Alright, I finally managed to catch up with this thread and some of the issues that it links to. Sorry for being slow.
My high level comment is that I think we need to get a clear feedback from the core devs whether a strategy that relies on inference is all of a sudden blessed. The message I got from pretty much all the core devs was really clear: don’t use inference to pick container types. If they have changed their mind about that, it seems fine to investigate that route, but if not, it seems like a dead end to me. And at least I have not gotten any indication that there is a change in guidance on that point.
So my current plan for Query.jl is to actually get rid of the reliance on inference. I’ve put a fair bit of time and effort into that already. If there was a change in opinion about inference on the part of the core devs, I’d love to know because it would mean I don’t have to spend time on that effort.
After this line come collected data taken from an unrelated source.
--- src/rtl/ise_rank_collector.sv ---
// Rank collector: captures a 32-entry sorted burst, tracks per-colour counts and
// integrity flags, then serves host readout of the captured ranks.
module ise_rank_collector #(
  parameter int unsigned NUM_IMG = 32,
  parameter int unsigned IDX_W   = 5
) (
  input  logic             clk,
  input  logic             reset,
  input  logic             out_valid,
  input  logic [1:0]       color_index,
  input  logic [IDX_W-1:0] image_out_index,
  output logic             frame_done,
  output logic             frame_ok,
  output logic             err_dup,
  output logic             err_order,
  output logic             err_color,
  output logic [IDX_W:0]   cnt_red,
  output logic [IDX_W:0]   cnt_green,
  output logic [IDX_W:0]   cnt_blue,
  input  logic             rd_req,
  input  logic [IDX_W-1:0] rd_rank,
  output logic             rd_valid,
  output logic [IDX_W-1:0] rd_image,
  output logic [1:0]       rd_color
);

  localparam int unsigned CNT_W = IDX_W + 1;

  typedef enum logic [1:0] {
    S_IDLE,
    S_CAPTURE,
    S_DONE
  } state_t;

  state_t               state_q, state_d;
  logic [IDX_W-1:0]     rank_q, rank_d;
  logic [NUM_IMG-1:0]   seen_q, seen_d;
  logic [1:0]           prev_q, prev_d;
  logic [CNT_W-1:0]     cnt_r_q, cnt_r_d, cnt_g_q, cnt_g_d, cnt_b_q, cnt_b_d;
  logic                 dup_q, dup_d, ord_q, ord_d, col_q, col_d;
  logic                 done_q, done_d, ok_q, ok_d;
  logic                 rv_q, rv_d;
  logic [IDX_W-1:0]     ri_q, ri_d;
  logic [1:0]           rc_q, rc_d;
  logic [IDX_W+1:0]     mem_q [NUM_IMG];
  logic [IDX_W+1:0]     rd_word;

  function automatic logic [CNT_W-1:0] sat_inc(input logic [CNT_W-1:0] c);
    return (c == CNT_W'(NUM_IMG)) ? c : c + 1'b1;
  endfunction

  assign rd_word = mem_q[rd_rank];

  always_comb begin
    state_d = state_q;
    rank_d  = rank_q;
    seen_d  = seen_q;
    prev_d  = prev_q;
    cnt_r_d = cnt_r_q;
    cnt_g_d = cnt_g_q;
    cnt_b_d = cnt_b_q;
    dup_d   = dup_q;
    ord_d   = ord_q;
    col_d   = col_q;
    done_d  = 1'b0;
    ok_d    = ok_q;
    rv_d    = 1'b0;
    ri_d    = ri_q;
    rc_d    = rc_q;

    if (out_valid) begin
      // Any capture outside CAPTURE opens a fresh frame: bookkeeping restarts
      // from this entry alone before it is accumulated below.
      if (state_q != S_CAPTURE) begin
        seen_d  = '0;
        prev_d  = '0;
        cnt_r_d = '0;
        cnt_g_d = '0;
        cnt_b_d = '0;
        dup_d   = 1'b0;
        ord_d   = 1'b0;
        col_d   = 1'b0;
        ok_d    = 1'b0;
      end
      dup_d = dup_d | seen_d[image_out_index];
      seen_d[image_out_index] = 1'b1;
      if (rank_q != '0)
        ord_d = ord_d | (color_index < prev_d);
      col_d = col_d | (color_index == 2'd3);
      case (color_index)
        2'd0:    begin cnt_r_d = sat_inc(cnt_r_d); prev_d = color_index; end
        2'd1:    begin cnt_g_d = sat_inc(cnt_g_d); prev_d = color_index; end
        2'd2:    begin cnt_b_d = sat_inc(cnt_b_d); prev_d = color_index; end
        default: ;
      endcase
      rank_d = rank_q + 1'b1;
      if (rank_q == IDX_W'(NUM_IMG - 1)) begin
        state_d = S_DONE;
        done_d  = 1'b1;
        ok_d    = !(dup_d | ord_d | col_d);
      end else begin
        state_d = S_CAPTURE;
      end
    end else if (rd_req && (state_q == S_DONE)) begin
      rv_d = 1'b1;
      ri_d = rd_word[IDX_W+1:2];
      rc_d = rd_word[1:0];
    end
  end

  always_ff @(posedge clk or negedge reset) begin
    if (!reset) begin
      state_q <= S_IDLE;
      rank_q  <= '0;
      seen_q  <= '0;
      prev_q  <= '0;
      cnt_r_q <= '0;
      cnt_g_q <= '0;
      cnt_b_q <= '0;
      dup_q   <= 1'b0;
      ord_q   <= 1'b0;
      col_q   <= 1'b0;
      done_q  <= 1'b0;
      ok_q    <= 1'b0;
      rv_q    <= 1'b0;
      ri_q    <= '0;
      rc_q    <= '0;
    end else begin
      state_q <= state_d;
      rank_q  <= rank_d;
      seen_q  <= seen_d;
      prev_q  <= prev_d;
      cnt_r_q <= cnt_r_d;
      cnt_g_q <= cnt_g_d;
      cnt_b_q <= cnt_b_d;
      dup_q   <= dup_d;
      ord_q   <= ord_d;
      col_q   <= col_d;
      done_q  <= done_d;
      ok_q    <= ok_d;
      rv_q    <= rv_d;
      ri_q    <= ri_d;
      rc_q    <= rc_d;
    end
  end

  // Buffer contents are don't-care after reset, so it carries no reset.
  always_ff @(posedge clk) begin
    if (out_valid)
      mem_q[rank_q] <= {image_out_index, color_index};
  end

  assign frame_done = done_q;
  assign frame_ok   = ok_q;
  assign err_dup    = dup_q;
  assign err_order  = ord_q;
  assign err_color  = col_q;
  assign cnt_red    = cnt_r_q;
  assign cnt_green  = cnt_g_q;
  assign cnt_blue   = cnt_b_q;
  assign rd_valid   = rv_q;
  assign rd_image   = ri_q;
  assign rd_color   = rc_q;

endmodule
Having said that, the current version of inference clearly warrants a move away from it in the Query.jl world, there are lots and lots of situations where things fail because inference can’t resolve things. I’ve pretty much mapped out how I can do that at this point. Essentially I would use the current map
strategy throughout Query.jl. That will work great and be fast with DataValue
, but I don’t see how it would work with Union{T,Missing}
, because of the issues I described above.
So I’m not sure we are any closer to a solution for this situation than we were whenever we started talking about this problem…
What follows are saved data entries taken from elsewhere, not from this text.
$ cat config.mk
export PLATFORM = sky130hd
export DESIGN_NAME = sb_downsize
export DESIGN_NICKNAME = d
export VERILOG_FILES = /design/src/rtl/sb_downsize.sv
export SDC_FILE = /design/constraint.sdc
export NUM_CORES = 1
export LEC_CHECK = 0
export CAP_MARGIN = 30
export CORE_AREA = 2 2 173 175
export CTS_CLUSTER_DIAMETER = 150
export DETAILED_ROUTE_END_ITERATION = 8
export DIE_AREA = 0 0 175 177
export PLACE_DENSITY = 0.85
export RECOVER_POWER = 100
export SLEW_MARGIN = 20
export SYNTH_ARGS = -nofsm -noshare
export SYNTH_HDL_FRONTEND = slang
export SYNTH_SLANG_ARGS = --single-unit
$ cat constraint.sdc
create_clock -name clk -period 37.7 [get_ports clk]
set_clock_uncertainty 0.1 [all_clocks]
set_input_delay 9.425 -clock clk [delete_from_list [all_inputs] [get_ports clk]]
set_output_delay 9.425 -clock clk [all_outputs]
set_load 0.02 [all_outputs]
$ cat src/rtl/sb_downsize.sv
// sb_downsize: splits each 256-bit switchboard RX word into 256/OUT_WIDTH beats, LSB slice first.
// Optional statistics counters are enabled with `define SB_DOWNSIZE_STATS_EN.
module sb_downsize #(
    parameter int OUT_WIDTH = 64
) (
    input  logic                 clk,
    input  logic                 rst,
    input  logic [255:0]         in_data,
    input  logic [31:0]          in_dest,
    input  logic                 in_last,
    input  logic                 in_valid,
    output logic                 in_ready,
    output logic [OUT_WIDTH-1:0] out_data,
    output logic [31:0]          out_dest,
    output logic                 out_last,
    output logic                 out_valid,
    input  logic                 out_ready
`ifdef SB_DOWNSIZE_STATS_EN
    ,
    output logic [31:0]          word_count,
    output logic [31:0]          pkt_count,
    output logic [31:0]          stall_count
`endif
);

    localparam int BEATS = 256 / OUT_WIDTH;
    localparam int CNT_W = (BEATS > 1) ? $clog2(BEATS) : 1;

    if (OUT_WIDTH != 8 && OUT_WIDTH != 16 && OUT_WIDTH != 32 &&
        OUT_WIDTH != 64 && OUT_WIDTH != 128 && OUT_WIDTH != 256) begin : g_bad_width
        $error("sb_downsize: OUT_WIDTH must be 8, 16, 32, 64, 128 or 256");
    end

    typedef enum logic {IDLE, SEND} state_t;

    state_t               r_state;
    logic [CNT_W-1:0]     r_beat;
    logic [255:0]         r_hold_data;
    logic [31:0]          r_hold_dest;
    logic                 r_hold_last;
    logic [OUT_WIDTH-1:0] r_out_data;
    logic [31:0]          r_out_dest;
    logic                 r_out_last;
    logic                 r_out_valid;

    logic                 w_last_beat;
    logic                 w_in_ready;
    logic                 w_accept;
    logic [CNT_W-1:0]     w_next_beat;
    logic [8:0]           w_shift;
    logic [OUT_WIDTH-1:0] w_next_slice;

    assign w_last_beat  = (r_beat == CNT_W'(BEATS - 1));
    assign w_in_ready   = !rst && ((r_state == IDLE) ||
                                   (r_state == SEND && w_last_beat && out_ready));
    assign w_accept     = in_valid && w_in_ready;
    assign w_next_beat  = r_beat + 1'b1;
    // Shift instead of an indexed part-select keeps the index width-clean for every OUT_WIDTH.
    assign w_shift      = 9'(w_next_beat) * 9'(OUT_WIDTH);
    assign w_next_slice = OUT_WIDTH'(r_hold_data >> w_shift);

    always_ff @(posedge clk or posedge rst) begin
        if (rst) begin
            r_state     <= IDLE;
            r_beat      <= '0;
            r_hold_data <= '0;
            r_hold_dest <= '0;
            r_hold_last <= 1'b0;
            r_out_data  <= '0;
            r_out_dest  <= '0;
            r_out_last  <= 1'b0;
            r_out_valid <= 1'b0;
        end else if (w_accept) begin
            r_state     <= SEND;
            r_beat      <= '0;
            r_hold_data <= in_data;
            r_hold_dest <= in_dest;
            r_hold_last <= in_last;
            r_out_data  <= in_data[OUT_WIDTH-1:0];
            r_out_dest  <= in_dest;
            r_out_last  <= in_last && (BEATS == 1);
            r_out_valid <= 1'b1;
        end else if (r_state == SEND && out_ready) begin
            if (!w_last_beat) begin
                r_beat     <= w_next_beat;
                r_out_data <= w_next_slice;
                r_out_last <= r_hold_last && (w_next_beat == CNT_W'(BEATS - 1));
            end else begin
                r_state     <= IDLE;
                r_out_valid <= 1'b0;
                r_out_last  <= 1'b0;
            end
        end
    end

    assign in_ready  = w_in_ready;
    assign out_data  = r_out_data;
    assign out_dest  = r_out_dest;
    assign out_last  = r_out_last;
    assign out_valid = r_out_valid;

`ifdef SB_DOWNSIZE_STATS_EN
    logic [31:0] r_word_count;
    logic [31:0] r_pkt_count;
    logic [31:0] r_stall_count;

    always_ff @(posedge clk or posedge rst) begin
        if (rst) begin
            r_word_count  <= '0;
            r_pkt_count   <= '0;
            r_stall_count <= '0;
        end else begin
            if (w_accept)
                r_word_count <= r_word_count + 32'd1;
            if (r_out_valid && r_out_last && out_ready)
                r_pkt_count <= r_pkt_count + 32'd1;
            if (r_out_valid && !out_ready && r_stall_count != '1)
                r_stall_count <= r_stall_count + 32'd1;
        end
    end

    assign word_count  = r_word_count;
    assign pkt_count   = r_pkt_count;
    assign stall_count = r_stall_count;
`endif

endmodule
Alright, now some random reactions to various things from above:
@nalimilan I looked at https://github.com/JuliaLang/julia/pull/25553, and just want to make sure I understand it correctly. That is essentially an implementation of what I described as case “1. Plain array sink”, right? So it gets you an array of the right type, but it ends up copying things n
times in the process, so it really is quite inefficient?
Also, does this really work on master
? I just tried the following:
julia> [(3,missing),(missing,6.)]
2-element Array{Tuple{Any,Any},1}:
(3, missing)
(missing, 6.0)
julia> [(a=3,b=missing),(a=missing,b=5.)]
2-element Array{NamedTuple{(:a, :b),T} where T<:Tuple,1}:
(a = 3, b = missing)
(a = missing, b = 5.0)
so in neither case does it produce the type of array we would like to see, right? Or was that PR meant for some other scenario?
In general, the design with promote_typejoin
seems nice in that it allows new types to plug into that mechanism. But on the other hand, it is also a pretty clear case of what I meant when I wrote in some other thread a while ago that the Union{T,Missing}
approach really leads to a design that is not very composable: now types like NamedTuple have to explicitly opt in and provide code to handle these cases with missing values. In my mind that is the poster child of an uncomposable design: named tuples have nothing to do with missing data, and missing data has nothing to do with named tuples. In a composable system these two would just work together without extra integration code. This is a real issue, at least for Query.jl: one of the core design goals of Query.jl is to not just work for tabular data, but all sorts of data. So named tuples are just one case of a much larger class of structures that Query.jl needs to work with. But now, any other structure that one might want to use in the place of a named tuple needs to provide the same integration via promote_typejoin
with the missing data story. I guess it can work, but it does not strike me as a really good design.
@piever made a point above that actually made me realize that there is another issue related to what we are discussing here that we haven’t even talked about, but that also seems tricky. So in a iterator pipeline with named tuples with missing data we really can have two different situations with the Union{T,Missing}
story: early on in the pipeline, when we iterate directly from say a DataFrame
, the stream of elements would all have the same element type, i.e. the named tuples fields would always be Union{T,Missing}
for columns that can have missing values. But after a map
(or similar operation, there are lots of those in Query.jl), we’ll have these streams of 2^n different named tuple types. So now, if we chain another iterator after such a map
, and that iterator is a higher order function like say filter
, then we have another, new problem: the anonymous function in the filter would now probably compile specialized methods for 2^n different type signatures, because it of course would be called with the 2^n different named tuple types. That can’t be good . So this is actually quite a distinct problem from the ones we have discussed so far.
I also just saw @StefanKarpinski message re julia 1.0 and that the new optimizer is meant to help with the woes in the data space. Does someone have more details about that? What I’ve seen so far seemed to address the issues from the iteration protocol, which seem quite distinct from the issues here, so it would be great to hear more to what extend the new optimizer would actually help with the problems in the data stack. Am I wrong to assume that in principle a new optimizer could help with the performance problem of anonymous functions that return 2^n types, but not really address the other (probably more difficult) issues discussed here?